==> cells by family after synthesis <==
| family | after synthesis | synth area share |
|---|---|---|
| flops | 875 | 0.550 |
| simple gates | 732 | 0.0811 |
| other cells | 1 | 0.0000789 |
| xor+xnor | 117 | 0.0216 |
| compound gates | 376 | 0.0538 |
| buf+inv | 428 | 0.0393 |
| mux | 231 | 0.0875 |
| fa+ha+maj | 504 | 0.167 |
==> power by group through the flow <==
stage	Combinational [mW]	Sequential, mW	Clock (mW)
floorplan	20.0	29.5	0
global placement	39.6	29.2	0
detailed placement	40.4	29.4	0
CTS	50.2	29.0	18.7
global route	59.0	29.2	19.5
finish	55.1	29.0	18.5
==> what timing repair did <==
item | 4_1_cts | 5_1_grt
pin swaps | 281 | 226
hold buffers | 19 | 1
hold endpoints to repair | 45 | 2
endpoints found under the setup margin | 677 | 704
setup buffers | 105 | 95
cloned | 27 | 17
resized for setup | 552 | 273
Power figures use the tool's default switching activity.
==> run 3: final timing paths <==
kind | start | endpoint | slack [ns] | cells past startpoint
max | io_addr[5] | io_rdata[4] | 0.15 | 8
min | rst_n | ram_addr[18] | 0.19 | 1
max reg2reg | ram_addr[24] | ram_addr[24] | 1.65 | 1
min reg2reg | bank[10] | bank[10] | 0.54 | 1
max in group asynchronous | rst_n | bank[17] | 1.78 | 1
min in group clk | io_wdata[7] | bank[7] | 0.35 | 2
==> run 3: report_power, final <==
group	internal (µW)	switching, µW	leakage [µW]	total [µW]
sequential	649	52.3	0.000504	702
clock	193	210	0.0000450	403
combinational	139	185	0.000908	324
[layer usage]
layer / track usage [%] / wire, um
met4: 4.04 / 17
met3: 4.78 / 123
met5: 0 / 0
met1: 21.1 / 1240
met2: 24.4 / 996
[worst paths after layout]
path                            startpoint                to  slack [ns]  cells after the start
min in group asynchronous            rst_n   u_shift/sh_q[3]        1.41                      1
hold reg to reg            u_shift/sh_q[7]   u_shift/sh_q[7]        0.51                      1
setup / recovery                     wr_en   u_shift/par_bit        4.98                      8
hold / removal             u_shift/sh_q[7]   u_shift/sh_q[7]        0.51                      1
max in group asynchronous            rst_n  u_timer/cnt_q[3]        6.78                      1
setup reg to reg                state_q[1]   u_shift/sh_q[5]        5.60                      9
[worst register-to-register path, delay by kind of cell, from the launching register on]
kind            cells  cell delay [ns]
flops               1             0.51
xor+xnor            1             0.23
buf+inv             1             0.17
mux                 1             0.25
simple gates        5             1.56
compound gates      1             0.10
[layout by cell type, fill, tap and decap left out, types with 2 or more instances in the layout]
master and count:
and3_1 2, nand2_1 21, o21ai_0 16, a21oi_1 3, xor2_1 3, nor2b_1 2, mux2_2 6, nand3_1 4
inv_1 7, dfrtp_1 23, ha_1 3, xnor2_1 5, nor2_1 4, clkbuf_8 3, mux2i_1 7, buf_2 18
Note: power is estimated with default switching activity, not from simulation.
File: src/rtl/sram_cycle_counter.sv
module sram_cycle_counter #(
   parameter int unsigned CNT_W = 4
) (
   input  logic             clk,
   input  logic             rst_n,
   input  logic             load,
   input  logic [CNT_W-1:0] load_val,
   output logic             expired
);

   logic [CNT_W-1:0] remain;

   always_ff @(posedge clk or negedge rst_n) begin
      if (!rst_n) begin
         remain <= '0;
      end else if (load) begin
         remain <= load_val;
      end else if (remain != '0) begin
         remain <= remain - 1'b1;
      end
   end

   assign expired = (remain == '0);

endmodule
### src/rtl/blkout_pkg.sv
package blkout_pkg;
    typedef enum logic [2:0] {
        PH_FETCH  = 3'd0,
        PH_DECODE = 3'd1,
        PH_MEMRD  = 3'd2,
        PH_IOWR   = 3'd3,
        PH_TAIL   = 3'd4
    } phase_e;

    function automatic int unsigned max5(int unsigned a, int unsigned b, int unsigned c,
                                         int unsigned d, int unsigned e);
        int unsigned m;
        m = a;
        if (b > m) m = b;
        if (c > m) m = c;
        if (d > m) m = d;
        if (e > m) m = e;
        return m;
    endfunction
endpackage
==> src/rtl/mdadd_pkg.sv <==
package mdadd_pkg;
  localparam int DIGIT_W   = 4;
  localparam int DEC_LIMIT = 9;
  localparam int DEC_ADJ   = 6;

  typedef enum logic {
    MODE_BIN = 1'b0,
    MODE_DEC = 1'b1
  } add_mode_t;

  typedef struct packed {
    logic               carry;
    logic [DIGIT_W-1:0] value;
  } digit_res_t;
endpackage

==> src/rtl/mdadd_ripple.sv <==
module mdadd_ripple #(
  parameter int W = 4
) (
  input  logic [W-1:0] a,
  input  logic [W-1:0] b,
  input  logic         ci,
  output logic [W-1:0] s,
  output logic         co
);
  logic [W:0] c;

  assign c[0] = ci;

  generate
    for (genvar i = 0; i < W; i++) begin : g_cell
      logic p;
      assign p      = a[i] ^ b[i];
      assign s[i]   = p ^ c[i];
      assign c[i+1] = (a[i] & b[i]) | (p & c[i]);
    end
  endgenerate

  assign co = c[W];
endmodule

==> src/rtl/mdadd_dec_fix.sv <==
module mdadd_dec_fix
  import mdadd_pkg::*;
(
  input  logic [DIGIT_W-1:0] raw_s,
  input  logic               raw_c,
  input  add_mode_t          mode,
  output digit_res_t         res
);
  localparam logic [DIGIT_W-1:0] ADJ_K = DIGIT_W'(DEC_ADJ);
  localparam logic [DIGIT_W-1:0] LIM_K = DIGIT_W'(DEC_LIMIT);

  logic               over;
  logic [DIGIT_W-1:0] adj_s;
  logic               adj_carry_unused;

  // the raw sum exceeds one decimal digit
  assign over = raw_c | (raw_s > LIM_K);

  mdadd_ripple #(.W(DIGIT_W)) u_adj (
    .a  (raw_s),
    .b  (ADJ_K),
    .ci (1'b0),
    .s  (adj_s),
    .co (adj_carry_unused)
  );

  always_comb begin
    if (mode == MODE_DEC) begin
      res.carry = over;
      res.value = over ? adj_s : raw_s;
    end else begin
      res.carry = raw_c;
      res.value = raw_s;
    end
  end
endmodule

==> src/rtl/mdadd_out_stage.sv <==
module mdadd_out_stage
  import mdadd_pkg::*;
#(
  parameter bit REG = 1'b1
) (
  input  logic       clk,
  input  logic       rst,
  input  digit_res_t d,
  output digit_res_t q
);
  generate
    if (REG) begin : g_reg
      always_ff @(posedge clk) begin
        if (rst) q <= '0;
        else     q <= d;
      end
    end else begin : g_pass
      assign q = d;
    end
  endgenerate
endmodule

==> src/rtl/modal_digit_adder.sv <==
module modal_digit_adder
  import mdadd_pkg::*;
#(
  parameter bit OUT_REG = 1'b1
) (
  input  logic               clk,
  input  logic               rst,
  input  logic               mode_dec,
  input  logic [DIGIT_W-1:0] opa,
  input  logic [DIGIT_W-1:0] opb,
  input  logic               cin,
  output logic [DIGIT_W-1:0] sum,
  output logic               cout
);
  add_mode_t          mode;
  logic [DIGIT_W-1:0] raw_s;
  logic               raw_c;
  digit_res_t         comb_res;
  digit_res_t         out_res;

  assign mode = add_mode_t'(mode_dec);

  mdadd_ripple #(.W(DIGIT_W)) u_add (
    .a  (opa),
    .b  (opb),
    .ci (cin),
    .s  (raw_s),
    .co (raw_c)
  );

  mdadd_dec_fix u_fix (
    .raw_s (raw_s),
    .raw_c (raw_c),
    .mode  (mode),
    .res   (comb_res)
  );

  mdadd_out_stage #(.REG(OUT_REG)) u_out (
    .clk (clk),
    .rst (rst),
    .d   (comb_res),
    .q   (out_res)
  );

  assign sum  = out_res.value;
  assign cout = out_res.carry;

  generate
    if (OUT_REG) begin : g_chk
      logic [DIGIT_W:0] chk_raw;
      assign chk_raw = {1'b0, opa} + {1'b0, opb} + {{DIGIT_W{1'b0}}, cin};

      assert_reset_clear_R1: assert property (@(posedge clk)
        rst |=> (sum == '0 && !cout));

      assert_bin_plain_R3: assert property (@(posedge clk) disable iff (rst)
        (!$past(rst) && !$past(mode_dec)) |-> ({cout, sum} == $past(chk_raw)));

      assert_dec_small_R4: assert property (@(posedge clk) disable iff (rst)
        (!$past(rst) && $past(mode_dec) && $past(chk_raw) <= (DIGIT_W+1)'(DEC_LIMIT))
        |-> (!cout && {1'b0, sum} == $past(chk_raw)));

      assert_dec_digit_R5: assert property (@(posedge clk) disable iff (rst)
        (!$past(rst) && $past(mode_dec) && $past(opa) <= DIGIT_W'(DEC_LIMIT)
         && $past(opb) <= DIGIT_W'(DEC_LIMIT))
        |-> (sum <= DIGIT_W'(DEC_LIMIT)));

      assert_dec_carry_R7: assert property (@(posedge clk) disable iff (rst)
        (!$past(rst) && $past(mode_dec) && $past(chk_raw) > (DIGIT_W+1)'(DEC_LIMIT))
        |-> cout);
    end
  endgenerate
endmodule

==> config.mk <==
export PLATFORM = sky130hd
export DESIGN_NAME = modal_digit_adder
export DESIGN_NICKNAME = d
export VERILOG_FILES = /design/src/rtl/mdadd_pkg.sv /design/src/rtl/mdadd_ripple.sv /design/src/rtl/mdadd_dec_fix.sv /design/src/rtl/mdadd_out_stage.sv /design/src/rtl/modal_digit_adder.sv
export SDC_FILE = /design/constraint.sdc
export NUM_CORES = 1
export LEC_CHECK = 0
export CAP_MARGIN = 20
export CORE_AREA = 8 8 45 47
export CTS_BUF_LIST = sky130_fd_sc_hd__clkbuf_8
export CTS_CLUSTER_SIZE = 12
export DETAILED_ROUTE_END_ITERATION = 12
export DIE_AREA = 0 0 53 55
export PLACE_DENSITY = 0.53
export SLEW_MARGIN = 20
export SYNTH_ARGS = -nofsm -noshare
export SYNTH_HDL_FRONTEND = slang
export SYNTH_SLANG_ARGS = --single-unit
==> constraint.sdc <==
create_clock -name clk -period 2.4 [get_ports clk]
set_input_delay 0.24 -clock clk [delete_from_list [all_inputs] [get_ports clk]]
set_output_delay 0.24 -clock clk [all_outputs]
set_load 0.01 [all_outputs]
# Word-level counts from Yosys, hierarchy flattened
# Index checks and enable logic that the tools add are counted.
totals:
  reg_bits: 5
  output_inout_bits: 5
  inputBits: 12
classes:
  n_bitwise: 27
  magnitude_cmp: 1
  mux: 2
ops:
  columns: ["cell", "count"]
  rows:
  - ["1-bit XOR", 10]
  - ["1-bit bitwise AND", 9]
  - ["1-bit OR", 6]
  - ["5-bit 2-to-1 mux", 1]
  - ["4-bit > comparator, second input constant", 1]
  - ["4-bit 2-to-1 mux", 1]
  - ["1-bit NOT", 2]

# Logic depth before layout (Yosys ltp)
# Gate-level depths: netlist (run 1).
depth:
  depth_word: 12
  ltp_mapped: 8
  ltp_nobuf: 8

# Modules after synthesis
# Synthesis (run 1) repeated with hierarchy kept, for this count alone.
unflattened:
  cells_unflattened: 48
  hier_area_um2: 454.2
by_module_without_submodules:
  columns: ["mod", "cells_each", "seq_area_each_um2", "n_inst", "area_per_inst_um2"]
  rows:
  - ["mdadd_ripple", 14, 0.0, 2, 117.6]
  - ["mdadd_out_stage", 10, 100.1, 1, 131.4]
  - ["mdadd_dec_fix", 10, 0.0, 1, 87.6]

# Worst setup path after synthesis (run 1)
# Ideal clock, no wire load.
synth_path:
  path_type: "input port to flip-flop"
  from: "input opa[0]"
  to: "register u_out.q[2] (netlist name)"
  required_ns: 2.309
  arrival_ns: 2.376
  path_slack_ns: -0.067
  cell_stages: 8
  path_buffers: 0
  cell_sequence: "inv_1 fa_1 fa_1 fa_1 fa_1 o21ai_1 a21boi_1 a311oi_1"
synth_via:
  elab_chain_cells: 12
  word_cells_on_any_way: 20
synth_lines:
  columns: ["element", "line", "source"]
  rows:
  - ["start: declaration", "modal_digit_adder.sv:9", "input logic [DIGIT_W-1:0] opa,"]
  - ["1-bit XOR", "mdadd_ripple.sv:17", "assign p = a[i] ^ b[i];"]
  - ["1-bit bitwise AND", "mdadd_ripple.sv:19", "assign c[i+1] = (a[i] & b[i]) | (p & c[i]);"]
  - ["1-bit OR", "mdadd_ripple.sv:19", null]
  - ["1-bit bitwise AND", "mdadd_ripple.sv:19", null]
  - ["1-bit OR", "mdadd_ripple.sv:19", null]
  - ["1-bit bitwise AND", "mdadd_ripple.sv:19", null]
  - ["1-bit OR", "mdadd_ripple.sv:19", null]
  - ["1-bit XOR / 1-bit bitwise AND (equally long branches)", "mdadd_ripple.sv:18, mdadd_ripple.sv:19", null]
  - ["4-bit > comparator / 1-bit OR (equally long branches)", "mdadd_dec_fix.sv:17, mdadd_ripple.sv:19", null]
  - ["1-bit OR", "mdadd_dec_fix.sv:17", "assign over = raw_c | (raw_s > LIM_K);"]
  - ["4-bit 2-to-1 mux", "mdadd_dec_fix.sv:30", "res.value = over ? adj_s : raw_s;"]
  - ["5-bit 2-to-1 mux *", "mdadd_dec_fix.sv:28", "if (mode == MODE_DEC) begin"]
  - ["end signal: assignment", "mdadd_out_stage.sv:14", "if (rst) q <= '0;"]
  - ["end signal: assignment", "mdadd_out_stage.sv:15", "else q <= d;"]
  - ["end: declaration", "mdadd_out_stage.sv:9", "output digit_res_t q"]
# Every way passes the cells marked *; elsewhere a longest branch is shown, timed or not.
# A chain may end at the register's enable or synchronous reset.

# Worst setup path in the final report (run 1)
layout_path:
  from: "input opa[0]"
  to: "register u_out.q[1] (netlist name)"
# The elaborated chain is that of the path after synthesis.

==> results of run 1 <==
per-stage QoR:
step / utilization [%] / TNS (ns) / instances / hold WS (ns) / setup slack (ns)
global route: 42.2 / 0 / 75 / 0.444 / 0.00762
CTS: 41.9 / 0 / 75 / 0.521 / 0.0242
floorplan: - / 0 / 36 / 0.309 / 0.00441
global placement: 38.8 / -1.97 / 71 / 0.909 / -0.509
detailed placement: 38.8 / -2.15 / 71 / 0.931 / -0.574
finish: 42.2 / 0 / 75 / 0.419 / 0.0805
cells by family (layout without fill, tap and decap cells):
group / after synthesis / count (layout) / synth area share, %
AO/OA/AOI/OAI: 9 / 9 / 18.0
adder cells (fa/ha/maj): 5 / 5 / 28.4
buffers and inverters: 10 / 33 / 11.5
flip-flops: 5 / 5 / 30.7
AND/OR/NAND/NOR: 7 / 7 / 11.5
power breakdown:
group | internal, mW | total (mW) | switching [mW]
Combinational | 0.0798 | 0.138 | 0.0581
Sequential | 0.0951 | 0.0979 | 0.00277
Clock | 0.110 | 0.152 | 0.0420
Total | 0.285 | 0.387 | 0.103
repair_timing:
item | 4_1_cts | 5_1_grt
buffers inserted | 0 | 0
resized for setup | 6 | 8
hold buffers | 0 | 0
endpoints found under the hold margin | 0 | 0
endpoints found under the setup margin | 4 | 4
gates cloned | 0 | 0
pin swaps | 9 | 7
area by class of cell:
cell class              count  area (µm²)
inverters                  10        37.5
flip-flops and latches      5         100
fillers                   151         800
repair buffers             19         176
well taps                  16        20.0
clock buffers               3        41.3
multi-input cells          21         205
clock inverters             1        3.75
worst min-delay path by stage:
stage          startpoint          to  slack, ns  cells past startpoint
6_report              cin  u_out.q[0]       0.42                      4
5_1_grt            opb[0]  u_out.q[0]       0.44                      4
3_3_place_gp          rst  u_out.q[0]       0.91                      2
4_1_cts               cin  u_out.q[0]       0.52                      4
2_1_floorplan         rst  u_out.q[1]       0.31                      1
3_5_place_dp          rst  u_out.q[0]       0.93                      2
cell usage after synthesis:
master and number:
inv_1 10, dfxtp_1 5, fa_1 4, a21oi_1 3
nand2_1 2, nand3_1 2, a21boi_1 1, a21o_2 1
a311oi_1 1, a31o_1 1, ha_1 1, nand3b_1 1
nand4b_1 1, nor2_1 1, o21ai_0 1, o21ai_1 1
layer usage:
layer  vias to the layer above  track usage (%)  wire length, µm
met2                        14             10.4              391
met3                         2             3.48               81
met1                       140             6.63              364
met4                         0             5.17                5
li1                        162                -                -
met5                         -                0                0
==> flow_summary.json, run 1 <==
{
  "grt_antenna_before_repair": 0,
  "vias": 318,
  "ir_drop_v": 0.000232,
  "core-area_um2": 1380,
  "post_synth.cell_area_avg_um2": 9.07,
  "postRouteAntennaNets": 0,
  "period_share_pct": 96.6,
  "synth.net_count": 53,
  "worstPathMaxFanout": 4,
  "synth_top_area_share_pct": 30.7,
  "rsz0062_at_grt": "false",
  "fp.dieArea_um2": 2920,
  "drv_slew": 0,
  "area_growth_syn_to_layout_pct": 78.9,
  "biggestRegsByFlops": "u_out.q x5",
  "ios": 17,
  "synthTopCellsByArea": "dfxtp_1, fa_1, inv_1",
  "largest_reg_flops": 5,
  "synth_top_cell_by_area": "dfxtp_1",
  "maxCapViolations": 0,
  "first_pass_iters": 3,
  "finalWeightedCongestion": 0.765,
  "tightest_slew_ns": 0.259,
  "power_uw": 387,
  "rows": 14,
  "worstSetupPathType": "primary input to register",
  "htree_levels": 1,
  "diodes": 0,
  "slew_headroom_pct": 82.7,
  "grt_start_max_net_pins": 8,
  "max_freq_ghz": 0.431,
  "finalSetupViolations": 0,
  "worstSetupEndpoint": "u_out.q[1]",
  "critPathTopFamily": "adder cells",
  "status": "finished clean",
  "end_kind": "register",
  "final_common_cell": "clkdlybuf4s50_1",
  "grt_pass1_wl_um": 1390,
  "cp_common_cell": "fa_2",
  "grt_overflow": 0,
  "power-per-cell-area_nw_per_um2": 663,
  "slowest_delay_ns": 0.59,
  "cp.arrival_ns": 2.47,
  "vias_per_cell": 4.24,
  "wirelength_um": 841,
  "drive_gt1_share_pct": 28.8,
  "cts.sinks": 5,
  "cts_root_buf": "clkbuf_8",
  "cts_made_buffers": 3,
  "p_leak_nw": 0.259,
  "worst-path-stages": 9,
  "top_register": "u_out.q",
  "drtIter0Drc": 2,
  "die_height_um": 55,
  "ys_ff_latch": 5,
  "syn_inst": 36,
  "final_cell_mix": "clkdlybuf4s50_1, inv_1, dfxtp_1, fa_2, clkbuf_8",
  "worstSetupStartpoint": "opa[0]",
  "numPortBuffers": 16,
  "clockBufferDepth": 2,
  "critPathRequiredTime_ns": 2.55,
  "nets": 77,
  "slowest_stage": "fa_2",
  "post-route-drc-count": 0,
  "fp.dieW_um": 53,
  "postLayoutCellArea_um2": 584,
  "hold_path.class": "primary input to register",
  "synth_cell_types": 16,
  "tritoncts": "yes",
  "crit_chain": "clkdlybuf4s15_1 -> inv_1 -> fa_2 -> fa_2 -> fa_2 -> fa_2 -> nand2_2 -> a21o_2 -> a21oi_1",
  "route.detailed.wl_per_inst_um": 11.2,
  "ys_seq_area_share_pct": 30.7,
  "syn_area_um2": 327,
  "hold_viol": 0,
  "grt_pass1_vias": 329,
  "critPathBufInv": 2,
  "grt.total_usage_pct": 6.64,
  "yosys_warnings": 0,
  "clk_pin_slew_ns": 0.04,
  "initial_utilization_pct": 23.6,
  "fin_crit_ns": 2.32,
  "start_kind": "primary input",
  "dp_hpwl_um": 684,
  "placed_area_um2": 537
}
Power figures use the tool's default switching activity.
==> run 2: changes to the inputs <==
--- a/config.mk
+++ b/config.mk
@@ -5,14 +5,16 @@
 export SDC_FILE = /design/constraint.sdc
 export NUM_CORES = 1
 export LEC_CHECK = 0
+export ABC_AREA = 0
 export CAP_MARGIN = 20
-export CORE_AREA = 8 8 45 47
+export CORE_MARGIN = 8
+export CORE_UTILIZATION = 29
 export CTS_BUF_LIST = sky130_fd_sc_hd__clkbuf_8
 export CTS_CLUSTER_SIZE = 12
 export DETAILED_ROUTE_END_ITERATION = 12
-export DIE_AREA = 0 0 53 55
-export PLACE_DENSITY = 0.53
+export PLACE_DENSITY = 0.56
 export SLEW_MARGIN = 20
 export SYNTH_ARGS = -nofsm -noshare
 export SYNTH_HDL_FRONTEND = slang
+export SYNTH_HIERARCHICAL = 1
 export SYNTH_SLANG_ARGS = --single-unit
==> run 2 against run 1 <==
The flow now finishes with violations (setup timing). Cell count grew 24%. Largest cell class unchanged. Die area grew 5.3%. Flip-flop and latch count stayed put. Critical path depth is 5 higher. Power is 24% higher.
==> flow_summary.json, run 2 <==
{
  "slowest_delay_ns": 0.54,
  "rows": 14,
  "power-per-cell-area_nw_per_um2": 603,
  "die_height_um": 55.4,
  "postRouteAntennaNets": 0,
  "critPathBufInv": 7,
  "cts_made_buffers": 3,
  "cp_common_cell": "inv_2",
  "nets": 98,
  "cts_root_buf": "clkbuf_8",
  "hold_path.class": "primary input to register",
  "grt_start_max_net_pins": 6,
  "htree_levels": 1,
  "wirelength_um": 780,
  "finalWeightedCongestion": 0.643,
  "grt.total_usage_pct": 6.29,
  "max_freq_ghz": 0.380,
  "cp.arrival_ns": 2.74,
  "dp_hpwl_um": 709,
  "route.detailed.wl_per_inst_um": 8.39,
  "vias_per_cell": 3.84,
  "finalSetupViolations": 5,
  "cts_hold_buf": 0,
  "hold_viol": 0,
  "end_kind": "register",
  "drv_slew": 0,
  "numPortBuffers": 16,
  "period_share_pct": 110,
  "grt_antenna_before_repair": 0,
  "placed_area_um2": 699,
  "holdPathStages": 2,
  "start_kind": "primary input",
  "status": "finished, violations left",
  "ios": 17,
  "initial_utilization_pct": 30.3,
  "postLayoutCellArea_um2": 798,
  "clockBufferDepth": 2,
  "diodes": 0,
  "grt_pass1_wl_um": 1590,
  "min_from": "rst",
  "clk_pin_slew_ns": 0.03,
  "vias": 357,
  "timing.final.ws_setup_ns": -0.234,
  "drive_gt1_share_pct": 39.0,
  "critPathRequiredTime_ns": 2.50,
  "worstSetupPathType": "primary input to register",
  "crit_chain": "buf_8 -> inv_12 -> fa_2 -> inv_2 -> fa_2 -> fa_2 -> inv_2 -> fa_1 -> inv_2 -> inv_2 -> fa_1 -> inv_1 -> o21ba_2 -> nor2b_1",
  "cts.sinks": 5,
  "drtIter0Drc": 1,
  "pre_cts_slack_ns": -1.02,
  "top_register": "u_out/q",
  "maxCapViolations": 0,
  "fillers": 130,
  "first_pass_iters": 2,
  "slowest_stage": "fa_1",
  "p_leak_nw": 0.390,
  "fp.dieW_um": 55.4,
  "largest_reg_flops": 5,
  "critPathTopFamily": "adder cells",
  "grt_overflow": 0,
  "tritoncts": "yes",
  "final_cell_mix": "inv_1, clkdlybuf4s50_1",
  "fp.dieArea_um2": 3070,
  "fin_crit_ns": 2.63,
  "area_growth_syn_to_layout_pct": 77.2,
  "worstPathMaxFanout": 2,
  "syn_inst": 47,
  "grt_pass1_vias": 403,
  "min_to": "u_out/q[1]",
  "violations": "setup timing",
  "post_synth.cell_area_avg_um2": 9.58,
  "core-area_um2": 1490,
  "biggestRegsByFlops": "u_out/q x5",
  "ir_drop_v": 0.000219,
  "syn_area_um2": 450,
  "final_common_cell": "inv_1",
  "rsz0062_at_grt": "true",
  "yosys_warnings": 6,
  "post-route-drc-count": 0
}
[run 2: cell types whose count changed in the layout (fill, tap and decap cells not counted), sizes merged, moves of 3 or more]
cell | before | now
inv | 11 | 20
buf | 3 | 10
mux2 | 0 | 3
conb | 0 | 5
nor2b | 0 | 5
fa | 4 | 8
[run 2: metal layers]
layer | GRT usage [%] | part of all wire, %
met5 | 0 | 0
met4 | 5.28 | 2.1
met3 | 3.42 | 11
met2 | 9.62 | 50
met1 | 6.05 | 37
[run 2: report_power, final]
part / internal (mW) / leakage, nW / total [mW] / switching, mW
logic: 0.145 / 0.321 / 0.232 / 0.0874
clock network: 0.109 / 0.0269 / 0.149 / 0.0392
registers: 0.0976 / 0.0417 / 0.100 / 0.00271
[run 2: worst max path at each step]
| stage | from | end | slack, ns | depth (start not counted) |
|---|---|---|---|---|
| CTS | opa[0] | u_out/q[3] | -0.24 | 14 |
| global placement | opa[0] | u_out/q[3] | -0.98 | 14 |
| global route | opa[0] | u_out/q[3] | -0.33 | 14 |
| finish | opa[0] | u_out/q[3] | -0.23 | 14 |
| detailed placement | opa[0] | u_out/q[3] | -1.02 | 14 |
| floorplan | opa[0] | u_out/q[3] | -0.30 | 13 |
[run 2: final cells by class]
class                   instances  area (µm²)  area share, %
multi-input cells              26         319           40.0
repair buffers                 23         225           28.2
flip-flops and latches          5         100           12.5
inverters                      19        88.8           11.1
clock buffers                   3        41.3           5.17
well taps                      16        20.0           2.51
clock inverters                 1        3.75          0.470
[run 2: metrics by stage]
step | TNS (ns) | util [%] | total power, mW | std cells | hold slack [ns]
2_1_floorplan | -0.651 | - | 0.211 | 50 | 0.312
3_3_place_gp | -4.13 | 47.0 | 0.289 | 86 | 0.907
3_5_place_dp | -4.26 | 47.0 | 0.293 | 86 | 0.908
4_1_cts | -0.646 | 52.6 | 0.476 | 92 | 0.685
5_1_grt | -1.37 | 53.6 | 0.520 | 93 | 0.729
6_report | -0.891 | 53.6 | 0.481 | 93 | 0.673
[run 2: repair_timing]
item                       4_1_cts  5_1_grt
buffers inserted                 2        1
pin swaps                        6        2
resized for setup               23        2
setup endpoints to repair        5        5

--------------------------------

▶ _How to complete this task_: For the listing above, print only the lines starting at the line containing "run 3: final" and ending at the line containing "min in group asynchronous", exactly, both included.

▶ _Task answer_:
==> run 3: final timing paths <==
kind | start | endpoint | slack [ns] | cells past startpoint
max | io_addr[5] | io_rdata[4] | 0.15 | 8
min | rst_n | ram_addr[18] | 0.19 | 1
max reg2reg | ram_addr[24] | ram_addr[24] | 1.65 | 1
min reg2reg | bank[10] | bank[10] | 0.54 | 1
max in group asynchronous | rst_n | bank[17] | 1.78 | 1
min in group clk | io_wdata[7] | bank[7] | 0.35 | 2
==> run 3: report_power, final <==
group	internal (µW)	switching, µW	leakage [µW]	total [µW]
sequential	649	52.3	0.000504	702
clock	193	210	0.0000450	403
combinational	139	185	0.000908	324
[layer usage]
layer / track usage [%] / wire, um
met4: 4.04 / 17
met3: 4.78 / 123
met5: 0 / 0
met1: 21.1 / 1240
met2: 24.4 / 996
[worst paths after layout]
path                            startpoint                to  slack [ns]  cells after the start
min in group asynchronous            rst_n   u_shift/sh_q[3]        1.41                      1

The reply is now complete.